In Bazel is there a concept for creating genrules based on an input file?

527 views Asked by At

Imagine a Bazel based build workflow which lets a genrule() take the content of a file (say sources-list.txt) and creates files for each line of sources-list.txt. Now you also know that each line and it's output are independent from all other, i.e. every line might also define an independent build rule. So if only a few lines change in a large sources-list.txt you'd be better off creating the output for only those lines which have changed to avoid unnecessary build cost.

With Bazel and genrule() alone an approach to achieve this would be to preprocess sources-list.txt (before bazel build) to create BUILD files for each line and run Bazel against those and let the cache take care of redundant builds.

But is it also possible to have some function create those rules 'inside' Bazel? (in order to avoid creating code which is hard to understand and hard to debug, IMHO)

Something like

new_rules = [
    genrule(
        name=uid,
        srcs = [],
        outs=[uid + ".out"],
        cmd = "expensive-computation {} -o {}.out".format(uid, uid),
    ) for uid in open("sources-list.txt").readlines()
]

Background: in reality I'm processing a requirements.txt (Python) containing package names, versions and hashes in each line, which can be handled separately. And I'd like to take as much advantage of a remote cache since the handling of each packages takes up to a couple of minutes.

2

There are 2 answers

0
Brian Silverman On

Have you tried it?
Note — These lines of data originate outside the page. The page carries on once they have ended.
What follows belongs to an exercise in optimizing a design on an open flow for small area, a short achievable clock period and few clock cycles per item; a production flow would make more cautious choices.
Function was checked by simulation only, so behaviour that the tests miss may differ from the original.

==> design.v <==
module aud_chain (
    input  wire         clk,
    input  wire         rst,         
    input  wire         in_valid,
    output wire         in_ready,
    input  wire [255:0] in_rec,
    output reg          out_valid,
    output wire [383:0] chain
);
    localparam [63:0] IV0 = 64'hcbbb9d5dc1059ed8,
                      IV1 = 64'h629a292a367cd507,
                      IV2 = 64'h9159015a3070dd17,
                      IV3 = 64'h152fecd8f70e5939,
                      IV4 = 64'h67332667ffc00b31,
                      IV5 = 64'h8eb44a8768581511,
                      IV6 = 64'hdb0c2e0d64f98fa7,
                      IV7 = 64'h47b5481dbefa4fa4;
    localparam [63:0] K0  = 64'h428a2f98d728ae22;
    reg        busy;
    reg [6:0]  cnt;                 
    reg [63:0] a, b, c, d, e, f, g;
    reg [63:0] p;                   
    reg [63:0] w [0:15];            
    assign in_ready = ~busy;
    wire accept = in_valid & ~busy;
    wire [63:0] hv0 = IV0 + a;
    wire [63:0] hv1 = IV1 + b;
    wire [63:0] hv2 = IV2 + c;
    wire [63:0] hv3 = IV3 + d;
    wire [63:0] hv4 = IV4 + e;
    wire [63:0] hv5 = IV5 + f;
    wire [63:0] hv [0:5];
    assign hv[0] = hv0; assign hv[1] = hv1; assign hv[2] = hv2;
    assign hv[3] = hv3; assign hv[4] = hv4; assign hv[5] = hv5;
    genvar gi, gj;
    generate
        for (gi = 0; gi < 6; gi = gi + 1) begin : g_out_word
            for (gj = 0; gj < 8; gj = gj + 1) begin : g_out_byte
                assign chain[8*(8*gi+gj) +: 8] = hv[gi][8*(7-gj) +: 8];
            end
        end
    endgenerate
    wire [63:0] rec_w [0:3];
    generate
        for (gi = 0; gi < 4; gi = gi + 1) begin : g_rec_word
            for (gj = 0; gj < 8; gj = gj + 1) begin : g_rec_byte
                assign rec_w[gi][8*(7-gj) +: 8] = in_rec[8*(8*gi+gj) +: 8];
            end
        end
    endgenerate
    reg [63:0] k_n;
    always @* begin
        case (cnt)
            7'd0:  k_n = 64'h7137449123ef65cd;
            7'd1:  k_n = 64'hb5c0fbcfec4d3b2f;
            7'd2:  k_n = 64'he9b5dba58189dbbc;
            7'd3:  k_n = 64'h3956c25bf348b538;
            7'd4:  k_n = 64'h59f111f1b605d019;
            7'd5:  k_n = 64'h923f82a4af194f9b;
            7'd6:  k_n = 64'hab1c5ed5da6d8118;
            7'd7:  k_n = 64'hd807aa98a3030242;
            7'd8:  k_n = 64'h12835b0145706fbe;
            7'd9:  k_n = 64'h243185be4ee4b28c;
            7'd10: k_n = 64'h550c7dc3d5ffb4e2;
            7'd11: k_n = 64'h72be5d74f27b896f;
            7'd12: k_n = 64'h80deb1fe3b1696b1;
            7'd13: k_n = 64'h9bdc06a725c71235;
            7'd14: k_n = 64'hc19bf174cf692694;
            7'd15: k_n = 64'he49b69c19ef14ad2;
            7'd16: k_n = 64'hefbe4786384f25e3;
            7'd17: k_n = 64'h0fc19dc68b8cd5b5;
            7'd18: k_n = 64'h240ca1cc77ac9c65;
            7'd19: k_n = 64'h2de92c6f592b0275;
            7'd20: k_n = 64'h4a7484aa6ea6e483;
            7'd21: k_n = 64'h5cb0a9dcbd41fbd4;
            7'd22: k_n = 64'h76f988da831153b5;
            7'd23: k_n = 64'h983e5152ee66dfab;
            7'd24: k_n = 64'ha831c66d2db43210;
            7'd25: k_n = 64'hb00327c898fb213f;
            7'd26: k_n = 64'hbf597fc7beef0ee4;
            7'd27: k_n = 64'hc6e00bf33da88fc2;
            7'd28: k_n = 64'hd5a79147930aa725;
            7'd29: k_n = 64'h06ca6351e003826f;
            7'd30: k_n = 64'h142929670a0e6e70;
            7'd31: k_n = 64'h27b70a8546d22ffc;
            7'd32: k_n = 64'h2e1b21385c26c926;
            7'd33: k_n = 64'h4d2c6dfc5ac42aed;
            7'd34: k_n = 64'h53380d139d95b3df;
            7'd35: k_n = 64'h650a73548baf63de;
            7'd36: k_n = 64'h766a0abb3c77b2a8;
            7'd37: k_n = 64'h81c2c92e47edaee6;
            7'd38: k_n = 64'h92722c851482353b;
            7'd39: k_n = 64'ha2bfe8a14cf10364;
            7'd40: k_n = 64'ha81a664bbc423001;
            7'd41: k_n = 64'hc24b8b70d0f89791;
            7'd42: k_n = 64'hc76c51a30654be30;
            7'd43: k_n = 64'hd192e819d6ef5218;
            7'd44: k_n = 64'hd69906245565a910;
            7'd45: k_n = 64'hf40e35855771202a;
            7'd46: k_n = 64'h106aa07032bbd1b8;
            7'd47: k_n = 64'h19a4c116b8d2d0c8;
            7'd48: k_n = 64'h1e376c085141ab53;
            7'd49: k_n = 64'h2748774cdf8eeb99;
            7'd50: k_n = 64'h34b0bcb5e19b48a8;
            7'd51: k_n = 64'h391c0cb3c5c95a63;
            7'd52: k_n = 64'h4ed8aa4ae3418acb;
            7'd53: k_n = 64'h5b9cca4f7763e373;
            7'd54: k_n = 64'h682e6ff3d6b2b8a3;
            7'd55: k_n = 64'h748f82ee5defb2fc;
            7'd56: k_n = 64'h78a5636f43172f60;
            7'd57: k_n = 64'h84c87814a1f0ab72;
            7'd58: k_n = 64'h8cc702081a6439ec;
            7'd59: k_n = 64'h90befffa23631e28;
            7'd60: k_n = 64'ha4506cebde82bde9;
            7'd61: k_n = 64'hbef9a3f7b2c67915;
            7'd62: k_n = 64'hc67178f2e372532b;
            7'd63: k_n = 64'hca273eceea26619c;
            7'd64: k_n = 64'hd186b8c721c0c207;
            7'd65: k_n = 64'heada7dd6cde0eb1e;
            7'd66: k_n = 64'hf57d4f7fee6ed178;
            7'd67: k_n = 64'h06f067aa72176fba;
            7'd68: k_n = 64'h0a637dc5a2c898a6;
            7'd69: k_n = 64'h113f9804bef90dae;
            7'd70: k_n = 64'h1b710b35131c471b;
            7'd71: k_n = 64'h28db77f523047d84;
            7'd72: k_n = 64'h32caab7b40c72493;
            7'd73: k_n = 64'h3c9ebe0a15c9bebc;
            7'd74: k_n = 64'h431d67c49c100d4c;
            7'd75: k_n = 64'h4cc5d4becb3e42b6;
            7'd76: k_n = 64'h597f299cfc657e2a;
            7'd77: k_n = 64'h5fcb6fab3ad6faec;
            7'd78: k_n = 64'h6c44198c4a475817;
            default: k_n = 64'h0;
        endcase
    end
    wire [63:0] big_s0 = {a[27:0], a[63:28]} ^ {a[33:0], a[63:34]} ^ {a[38:0], a[63:39]};
    wire [63:0] big_s1 = {e[13:0], e[63:14]} ^ {e[17:0], e[63:18]} ^ {e[40:0], e[63:41]};
    wire [63:0] ch     = (e & f) ^ (~e & g);
    wire [63:0] maj    = (a & b) ^ (a & c) ^ (b & c);
    wire [63:0] a_rnd  = big_s0 + maj + big_s1 + ch + p;
    wire [63:0] e_rnd  = d + big_s1 + ch + p;
    wire [63:0] p_nxt  = g + k_n + w[1];
    wire [63:0] sm_s0  = {w[1][0:0], w[1][63:1]} ^ {w[1][7:0], w[1][63:8]} ^ (w[1] >> 7);
    wire [63:0] sm_s1  = {w[14][18:0], w[14][63:19]} ^ {w[14][60:0], w[14][63:61]} ^ (w[14] >> 6);
    wire [63:0] w_next = sm_s1 + w[9] + sm_s0 + w[0];
    wire last = (cnt == 7'd79);
    integer i;
    always @(posedge clk) begin
        if (rst) begin
            busy      <= 1'b0;
            out_valid <= 1'b0;
        end else begin
            out_valid <= busy & last;
            if (accept)
                busy <= 1'b1;
            else if (busy & last)
                busy <= 1'b0;
        end
    end
    always @(posedge clk) begin
        if (accept)
            cnt <= 7'd0;
        else if (busy)
            cnt <= cnt + 7'd1;
    end
    always @(posedge clk) begin
        if (rst) begin
            a <= -IV0; b <= -IV1; c <= -IV2; d <= -IV3; e <= -IV4; f <= -IV5;
        end else if (accept) begin
            a <= IV0; b <= IV1; c <= IV2; d <= IV3; e <= IV4; f <= IV5; g <= IV6;
        end else if (busy) begin
            a <= a_rnd;
            b <= a;
            c <= b;
            d <= c;
            e <= e_rnd;
            f <= e;
            g <= f;
        end
    end
    always @(posedge clk) begin
        if (accept) begin
            p <= IV7 + K0 + hv0;
        end else begin
            p <= p_nxt;
        end
    end
    always @(posedge clk) begin
        if (accept) begin
            for (i = 0; i < 6; i = i + 1)
                w[i] <= hv[i];
            for (i = 0; i < 4; i = i + 1)
                w[6 + i] <= rec_w[i];
            w[10] <= 64'h8000000000000000;
            w[11] <= 64'h0;
            w[12] <= 64'h0;
            w[13] <= 64'h0;
            w[14] <= 64'h0;
            w[15] <= 64'd640;    
        end else begin
            for (i = 0; i < 15; i = i + 1)
                w[i] <= w[i + 1];
            w[15] <= w_next;
        end
    end
endmodule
If some of your outputs are 100% identical, I believe Bazel will avoid re-executing downstream actions that only use the files where were re-generated with identical contents. I've run across this concept in the source code before, it's called "change pruning".

Note that actions consuming these files will need to ensure only the necessary files are declared as inputs. If you use the entire ctx.files.attr_with_the_genrule as inputs to an action in a downstream rule, then that action will be re-executed when any of them change. The trick is to use some other rule (probably a custom one) to pull out only the file(s) you want as inputs to the actions.

0
Benjamin Peterson On

BUILD files may load .bzl files with the load function and list directories (recursively) with glob. Any other I/O is disallowed. So, a snippet like the one in the opening post is precluded.

Workspace rules may be used to work around this by generating a BUILD file. E.g., the pip rules of rules_python, read requirements.txt files and generate BUILD files.